==> src/rtl/sync_fifo.sv <==
// Synchronous FIFO with registered occupancy count.
// Ports: push/push_data write, pop/pop_data read (head, 0 when empty),
// count/full/empty status. Push while full is accepted only with pop.
module sync_fifo #(
    parameter int DEPTH = 4,
    parameter int WIDTH = 32
) (
    input  logic                     clk,
    input  logic                     reset,
    input  logic                     push,
    input  logic [WIDTH-1:0]         push_data,
    input  logic                     pop,
    output logic [WIDTH-1:0]         pop_data,
    output logic [$clog2(DEPTH):0]   count,
    output logic                     full,
    output logic                     empty
);

    localparam int AW = $clog2(DEPTH);
    localparam int CW = AW + 1;

    logic [WIDTH-1:0] mem [DEPTH];
    logic [AW-1:0]    wr_ptr;
    logic [AW-1:0]    rd_ptr;
    logic             do_push;
    logic             do_pop;

    assign full     = (count == CW'(DEPTH));
    assign empty    = (count == '0);
    assign do_pop   = pop & ~empty;
    assign do_push  = push & (~full | do_pop);
    assign pop_data = empty ? '0 : mem[rd_ptr];

    always_ff @(posedge clk) begin
        if (do_push) begin
            mem[wr_ptr] <= push_data;
        end
    end

    // Power-of-two depth: pointers wrap by natural overflow.
    always_ff @(posedge clk) begin
        if (reset) begin
            wr_ptr <= '0;
            rd_ptr <= '0;
            count  <= '0;
        end else begin
            if (do_push) begin
                wr_ptr <= wr_ptr + AW'(1);
            end
            if (do_pop) begin
                rd_ptr <= rd_ptr + AW'(1);
            end
            unique case ({do_push, do_pop})
                2'b10:   count <= count + CW'(1);
                2'b01:   count <= count - CW'(1);
                default: count <= count;
            endcase
        end
    end

endmodule
===== src/rtl/spi_pixel_rx_pkg.sv =====
// Shared constants and types for the SPI pixel receiver.
// Default widths stand in for the shared parameters.svh values (MAX_PIXEL_BITS, PIXEL_WIDTH_OUT).
package spi_rx_pkg;

    localparam int DEF_MAX_PIXEL_BITS  = 24;
    localparam int DEF_PIXEL_WIDTH_OUT = 8;
    localparam int CNT_W               = $clog2(DEF_MAX_PIXEL_BITS + 1);

    typedef enum logic {IDLE, SHIFT} spi_rx_state_t;

endpackage


===== src/rtl/spi_pixel_rx_if.sv =====
// Parallel pixel bus from the SPI receiver to the grayscale/Sobel pipeline.
// px_count_o exists only when SPI_RX_PX_COUNT_EN is defined.
interface spi_pixel_rx_if
    import spi_rx_pkg::*;
#(
    parameter int MAX_PIXEL_BITS = DEF_MAX_PIXEL_BITS
);

    logic [MAX_PIXEL_BITS-1:0] out_pixel_o;
    logic                      px_rdy_o;
    logic                      busy_o;
`ifdef SPI_RX_PX_COUNT_EN
    logic [15:0]               px_count_o;
`endif

`ifdef SPI_RX_PX_COUNT_EN
    modport master (output out_pixel_o, output px_rdy_o, output busy_o, output px_count_o);
    modport slave  (input  out_pixel_o, input  px_rdy_o, input  busy_o, input  px_count_o);
`else
    modport master (output out_pixel_o, output px_rdy_o, output busy_o);
    modport slave  (input  out_pixel_o, input  px_rdy_o, input  busy_o);
`endif

endinterface


===== src/rtl/spi_pixel_rx_sync_edge_det.sv =====
// Multi-flop synchronizer for one asynchronous input, plus a history flop
// giving single-cycle rise/fall pulses in the clk_i domain.
module sync_edge_det #(
    parameter int   SYNC_STAGES = 2,
    parameter logic RESET_VAL   = 1'b0
) (
    input  logic clk_i,
    input  logic reset_i,
    input  logic d_i,
    output logic level_o,
    output logic rise_o,
    output logic fall_o
);

    logic [SYNC_STAGES-1:0] sync_q;
    logic                   hist_q;

    always_ff @(posedge clk_i) begin
        if (reset_i) begin
            sync_q <= {SYNC_STAGES{RESET_VAL}};
            hist_q <= RESET_VAL;
        end else begin
            sync_q <= {sync_q[SYNC_STAGES-2:0], d_i};
            hist_q <= sync_q[SYNC_STAGES-1];
        end
    end

    assign level_o = sync_q[SYNC_STAGES-1];
    assign rise_o  = level_o & ~hist_q;
    assign fall_o  = ~level_o & hist_q;

endmodule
────
# ABOUT THIS EXERCISE
Among the lines above, find those with the word "master" and list them.

# ANSWER TO THIS PROBLEM
    modport master (output out_pixel_o, output px_rdy_o, output busy_o, output px_count_o);
    modport master (output out_pixel_o, output px_rdy_o, output busy_o);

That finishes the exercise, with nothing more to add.